(Stored items)
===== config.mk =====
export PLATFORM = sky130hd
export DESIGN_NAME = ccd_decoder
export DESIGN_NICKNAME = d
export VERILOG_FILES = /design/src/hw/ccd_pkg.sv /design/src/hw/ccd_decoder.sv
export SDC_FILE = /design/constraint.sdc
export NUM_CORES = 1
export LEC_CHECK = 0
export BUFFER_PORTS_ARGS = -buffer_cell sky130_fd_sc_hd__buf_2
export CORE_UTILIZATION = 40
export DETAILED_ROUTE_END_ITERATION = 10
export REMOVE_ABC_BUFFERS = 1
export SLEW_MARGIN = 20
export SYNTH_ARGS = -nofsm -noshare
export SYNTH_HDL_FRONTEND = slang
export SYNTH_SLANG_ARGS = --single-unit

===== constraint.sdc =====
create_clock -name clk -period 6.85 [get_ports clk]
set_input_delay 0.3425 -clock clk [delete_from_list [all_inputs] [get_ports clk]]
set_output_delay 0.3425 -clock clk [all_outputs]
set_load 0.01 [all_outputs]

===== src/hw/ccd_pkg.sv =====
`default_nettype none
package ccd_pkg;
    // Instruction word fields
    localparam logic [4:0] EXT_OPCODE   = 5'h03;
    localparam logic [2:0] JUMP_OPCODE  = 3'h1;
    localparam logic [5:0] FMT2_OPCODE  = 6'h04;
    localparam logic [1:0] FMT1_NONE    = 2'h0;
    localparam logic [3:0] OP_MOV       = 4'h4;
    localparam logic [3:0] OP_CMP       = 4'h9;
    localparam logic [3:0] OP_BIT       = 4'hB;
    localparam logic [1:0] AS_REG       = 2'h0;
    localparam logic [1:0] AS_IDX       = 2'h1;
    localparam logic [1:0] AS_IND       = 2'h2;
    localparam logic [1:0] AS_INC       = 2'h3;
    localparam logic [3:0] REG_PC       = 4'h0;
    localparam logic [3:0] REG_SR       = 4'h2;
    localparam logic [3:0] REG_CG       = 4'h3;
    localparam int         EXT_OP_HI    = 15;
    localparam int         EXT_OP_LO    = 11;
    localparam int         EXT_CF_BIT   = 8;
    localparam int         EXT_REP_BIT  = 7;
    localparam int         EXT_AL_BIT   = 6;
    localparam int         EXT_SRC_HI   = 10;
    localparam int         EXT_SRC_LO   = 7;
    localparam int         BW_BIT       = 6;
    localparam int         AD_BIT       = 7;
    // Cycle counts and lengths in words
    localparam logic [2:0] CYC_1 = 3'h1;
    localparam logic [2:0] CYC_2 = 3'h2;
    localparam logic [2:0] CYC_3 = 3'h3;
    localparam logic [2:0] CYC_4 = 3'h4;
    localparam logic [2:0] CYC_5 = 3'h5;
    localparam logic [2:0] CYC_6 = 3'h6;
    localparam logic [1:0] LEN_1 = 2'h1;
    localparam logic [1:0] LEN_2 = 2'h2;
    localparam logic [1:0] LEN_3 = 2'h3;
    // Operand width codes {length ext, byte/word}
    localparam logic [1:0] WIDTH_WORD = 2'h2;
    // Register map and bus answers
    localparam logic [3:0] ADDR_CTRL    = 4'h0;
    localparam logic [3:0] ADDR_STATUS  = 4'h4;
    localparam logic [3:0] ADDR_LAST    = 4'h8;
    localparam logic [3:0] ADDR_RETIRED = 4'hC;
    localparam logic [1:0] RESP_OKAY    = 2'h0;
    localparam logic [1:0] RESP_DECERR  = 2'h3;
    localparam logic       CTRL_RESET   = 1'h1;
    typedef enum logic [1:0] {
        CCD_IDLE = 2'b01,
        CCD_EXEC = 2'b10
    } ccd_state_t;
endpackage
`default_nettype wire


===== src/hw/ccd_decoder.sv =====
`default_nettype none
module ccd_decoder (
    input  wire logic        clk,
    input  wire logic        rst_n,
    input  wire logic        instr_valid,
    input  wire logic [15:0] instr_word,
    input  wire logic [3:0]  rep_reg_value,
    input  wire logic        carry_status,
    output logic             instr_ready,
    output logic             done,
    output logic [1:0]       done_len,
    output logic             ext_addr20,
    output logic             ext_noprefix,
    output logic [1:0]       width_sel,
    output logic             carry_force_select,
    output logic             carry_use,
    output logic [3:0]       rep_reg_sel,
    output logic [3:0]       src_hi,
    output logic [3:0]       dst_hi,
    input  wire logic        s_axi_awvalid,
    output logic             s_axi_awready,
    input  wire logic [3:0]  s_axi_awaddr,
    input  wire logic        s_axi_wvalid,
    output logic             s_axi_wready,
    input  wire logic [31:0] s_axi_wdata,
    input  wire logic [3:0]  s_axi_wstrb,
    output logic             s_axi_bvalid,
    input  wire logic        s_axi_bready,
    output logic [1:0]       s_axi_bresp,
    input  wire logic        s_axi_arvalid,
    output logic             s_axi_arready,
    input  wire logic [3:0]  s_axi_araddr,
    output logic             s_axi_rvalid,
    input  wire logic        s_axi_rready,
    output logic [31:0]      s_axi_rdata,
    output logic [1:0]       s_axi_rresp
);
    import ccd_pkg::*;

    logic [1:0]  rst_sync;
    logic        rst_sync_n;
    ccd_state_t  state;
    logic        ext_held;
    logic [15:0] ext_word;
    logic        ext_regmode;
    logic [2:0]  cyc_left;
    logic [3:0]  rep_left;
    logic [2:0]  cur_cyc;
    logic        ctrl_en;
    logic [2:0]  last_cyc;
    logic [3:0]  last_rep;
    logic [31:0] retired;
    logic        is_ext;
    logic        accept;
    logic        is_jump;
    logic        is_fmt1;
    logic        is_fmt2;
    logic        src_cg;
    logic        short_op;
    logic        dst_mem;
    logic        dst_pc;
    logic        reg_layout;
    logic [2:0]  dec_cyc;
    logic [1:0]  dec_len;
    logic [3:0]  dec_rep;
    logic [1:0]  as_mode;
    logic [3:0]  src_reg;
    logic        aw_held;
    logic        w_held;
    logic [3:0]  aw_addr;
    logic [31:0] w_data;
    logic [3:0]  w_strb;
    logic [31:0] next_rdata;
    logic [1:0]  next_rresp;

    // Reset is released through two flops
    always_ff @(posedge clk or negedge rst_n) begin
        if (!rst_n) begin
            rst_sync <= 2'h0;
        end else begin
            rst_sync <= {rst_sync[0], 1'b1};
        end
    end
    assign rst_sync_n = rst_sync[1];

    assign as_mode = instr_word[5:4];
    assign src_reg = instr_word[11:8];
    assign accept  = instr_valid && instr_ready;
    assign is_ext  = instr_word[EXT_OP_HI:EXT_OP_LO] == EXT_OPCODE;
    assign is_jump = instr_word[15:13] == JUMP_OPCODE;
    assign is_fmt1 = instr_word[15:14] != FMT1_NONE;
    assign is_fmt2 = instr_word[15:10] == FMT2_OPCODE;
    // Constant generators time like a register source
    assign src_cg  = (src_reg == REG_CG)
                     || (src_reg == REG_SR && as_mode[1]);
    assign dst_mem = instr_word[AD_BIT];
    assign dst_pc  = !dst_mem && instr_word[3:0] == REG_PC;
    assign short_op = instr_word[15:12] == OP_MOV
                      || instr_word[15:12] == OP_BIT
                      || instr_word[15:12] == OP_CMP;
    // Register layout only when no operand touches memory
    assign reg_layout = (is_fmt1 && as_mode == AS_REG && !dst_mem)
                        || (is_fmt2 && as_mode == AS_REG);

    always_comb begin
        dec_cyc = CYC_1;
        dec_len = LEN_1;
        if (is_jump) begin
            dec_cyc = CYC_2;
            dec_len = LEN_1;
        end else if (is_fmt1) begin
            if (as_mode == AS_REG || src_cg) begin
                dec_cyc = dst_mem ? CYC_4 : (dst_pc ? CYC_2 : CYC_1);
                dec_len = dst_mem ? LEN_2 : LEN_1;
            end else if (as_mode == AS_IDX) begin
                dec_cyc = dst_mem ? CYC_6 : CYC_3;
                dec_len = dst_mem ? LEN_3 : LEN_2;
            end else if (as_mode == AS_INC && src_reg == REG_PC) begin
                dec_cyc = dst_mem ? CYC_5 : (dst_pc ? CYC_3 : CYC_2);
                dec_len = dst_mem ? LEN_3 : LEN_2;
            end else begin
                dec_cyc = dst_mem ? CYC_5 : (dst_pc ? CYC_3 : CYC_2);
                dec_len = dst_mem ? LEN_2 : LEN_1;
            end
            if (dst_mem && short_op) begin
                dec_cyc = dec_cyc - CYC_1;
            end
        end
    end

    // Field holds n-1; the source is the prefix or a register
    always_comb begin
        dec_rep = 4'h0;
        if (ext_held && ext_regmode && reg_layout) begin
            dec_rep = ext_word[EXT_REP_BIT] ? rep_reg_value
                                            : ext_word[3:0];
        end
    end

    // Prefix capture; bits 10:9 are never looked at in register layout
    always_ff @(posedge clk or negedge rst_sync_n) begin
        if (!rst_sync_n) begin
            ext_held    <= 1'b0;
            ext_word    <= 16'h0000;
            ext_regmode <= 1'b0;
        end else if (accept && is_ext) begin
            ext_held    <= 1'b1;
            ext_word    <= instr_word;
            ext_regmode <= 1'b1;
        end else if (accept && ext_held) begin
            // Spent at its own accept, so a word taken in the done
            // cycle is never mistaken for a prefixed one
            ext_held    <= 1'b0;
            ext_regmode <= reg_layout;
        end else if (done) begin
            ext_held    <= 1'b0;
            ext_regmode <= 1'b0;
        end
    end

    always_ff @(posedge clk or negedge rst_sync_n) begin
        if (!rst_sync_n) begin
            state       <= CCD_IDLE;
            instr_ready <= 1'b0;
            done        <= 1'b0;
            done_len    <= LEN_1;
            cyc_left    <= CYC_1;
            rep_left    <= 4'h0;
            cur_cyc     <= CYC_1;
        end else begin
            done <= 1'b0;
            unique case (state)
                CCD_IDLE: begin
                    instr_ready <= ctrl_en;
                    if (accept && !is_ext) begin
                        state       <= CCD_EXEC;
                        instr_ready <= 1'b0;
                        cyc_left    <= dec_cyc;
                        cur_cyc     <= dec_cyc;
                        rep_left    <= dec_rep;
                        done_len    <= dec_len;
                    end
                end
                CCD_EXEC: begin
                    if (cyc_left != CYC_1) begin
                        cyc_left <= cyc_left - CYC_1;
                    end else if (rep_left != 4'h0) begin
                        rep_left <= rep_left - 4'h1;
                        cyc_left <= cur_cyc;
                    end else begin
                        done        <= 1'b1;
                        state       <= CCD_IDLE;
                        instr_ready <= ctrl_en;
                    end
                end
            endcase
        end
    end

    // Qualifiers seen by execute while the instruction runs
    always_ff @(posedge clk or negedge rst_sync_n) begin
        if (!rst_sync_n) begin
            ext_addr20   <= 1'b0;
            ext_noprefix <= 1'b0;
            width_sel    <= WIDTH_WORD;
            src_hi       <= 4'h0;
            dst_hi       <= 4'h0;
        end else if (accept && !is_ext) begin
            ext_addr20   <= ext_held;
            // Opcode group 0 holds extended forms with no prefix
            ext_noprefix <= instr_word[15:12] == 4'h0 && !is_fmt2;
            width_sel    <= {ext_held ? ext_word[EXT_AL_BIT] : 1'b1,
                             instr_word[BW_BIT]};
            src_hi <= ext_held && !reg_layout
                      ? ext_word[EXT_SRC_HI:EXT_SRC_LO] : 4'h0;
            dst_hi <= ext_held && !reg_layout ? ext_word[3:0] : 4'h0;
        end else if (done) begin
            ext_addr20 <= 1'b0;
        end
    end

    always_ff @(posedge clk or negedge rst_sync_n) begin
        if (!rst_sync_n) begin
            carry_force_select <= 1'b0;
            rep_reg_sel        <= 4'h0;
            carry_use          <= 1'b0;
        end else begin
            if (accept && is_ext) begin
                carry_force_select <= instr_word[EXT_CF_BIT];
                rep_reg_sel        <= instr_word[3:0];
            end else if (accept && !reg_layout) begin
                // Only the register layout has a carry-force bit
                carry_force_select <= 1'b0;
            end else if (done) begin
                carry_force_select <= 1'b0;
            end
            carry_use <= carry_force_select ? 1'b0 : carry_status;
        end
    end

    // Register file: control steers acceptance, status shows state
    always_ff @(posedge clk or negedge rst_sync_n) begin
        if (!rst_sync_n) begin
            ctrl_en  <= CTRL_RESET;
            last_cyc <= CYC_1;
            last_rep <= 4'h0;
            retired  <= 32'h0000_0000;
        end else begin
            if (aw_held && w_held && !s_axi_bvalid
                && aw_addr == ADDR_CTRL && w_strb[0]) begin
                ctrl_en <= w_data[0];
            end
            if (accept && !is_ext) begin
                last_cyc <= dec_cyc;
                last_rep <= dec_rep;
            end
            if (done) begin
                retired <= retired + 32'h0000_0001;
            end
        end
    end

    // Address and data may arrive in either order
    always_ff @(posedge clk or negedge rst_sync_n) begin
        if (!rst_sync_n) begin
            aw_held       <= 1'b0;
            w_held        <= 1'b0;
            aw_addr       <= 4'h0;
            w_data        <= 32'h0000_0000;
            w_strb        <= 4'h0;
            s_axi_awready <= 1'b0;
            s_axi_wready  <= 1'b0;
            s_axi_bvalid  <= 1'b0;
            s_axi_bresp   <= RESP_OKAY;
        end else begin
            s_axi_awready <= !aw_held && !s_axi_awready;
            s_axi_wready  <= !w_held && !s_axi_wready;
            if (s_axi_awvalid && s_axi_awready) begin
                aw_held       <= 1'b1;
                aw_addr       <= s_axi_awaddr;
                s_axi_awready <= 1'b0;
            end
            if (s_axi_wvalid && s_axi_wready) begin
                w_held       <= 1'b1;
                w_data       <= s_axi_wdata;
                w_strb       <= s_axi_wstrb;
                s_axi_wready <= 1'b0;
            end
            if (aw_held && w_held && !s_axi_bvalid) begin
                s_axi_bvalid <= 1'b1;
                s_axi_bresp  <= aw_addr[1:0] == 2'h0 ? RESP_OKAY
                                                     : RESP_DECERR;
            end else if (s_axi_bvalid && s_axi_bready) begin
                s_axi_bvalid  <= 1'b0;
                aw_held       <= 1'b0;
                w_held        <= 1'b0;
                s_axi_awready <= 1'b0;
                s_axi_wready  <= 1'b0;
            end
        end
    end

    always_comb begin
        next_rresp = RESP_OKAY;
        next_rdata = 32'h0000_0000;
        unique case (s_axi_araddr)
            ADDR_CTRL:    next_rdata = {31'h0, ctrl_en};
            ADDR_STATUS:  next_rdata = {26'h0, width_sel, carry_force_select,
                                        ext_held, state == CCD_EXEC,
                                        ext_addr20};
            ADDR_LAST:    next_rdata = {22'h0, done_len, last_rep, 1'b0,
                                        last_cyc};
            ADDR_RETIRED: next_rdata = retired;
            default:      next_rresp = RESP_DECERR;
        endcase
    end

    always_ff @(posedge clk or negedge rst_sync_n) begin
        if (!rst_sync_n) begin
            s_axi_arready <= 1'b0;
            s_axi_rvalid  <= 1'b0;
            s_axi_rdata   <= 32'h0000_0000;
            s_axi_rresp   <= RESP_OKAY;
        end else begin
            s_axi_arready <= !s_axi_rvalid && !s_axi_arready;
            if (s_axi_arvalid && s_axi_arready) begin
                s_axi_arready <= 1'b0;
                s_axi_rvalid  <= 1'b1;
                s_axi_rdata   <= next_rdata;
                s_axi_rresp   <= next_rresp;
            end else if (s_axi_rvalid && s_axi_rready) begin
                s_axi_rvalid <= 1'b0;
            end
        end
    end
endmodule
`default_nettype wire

■ What is required ■
Go through the entries above and pull out each line with "source" in it.

■ Task output ■
    // Constant generators time like a register source
    // Field holds n-1; the source is the prefix or a register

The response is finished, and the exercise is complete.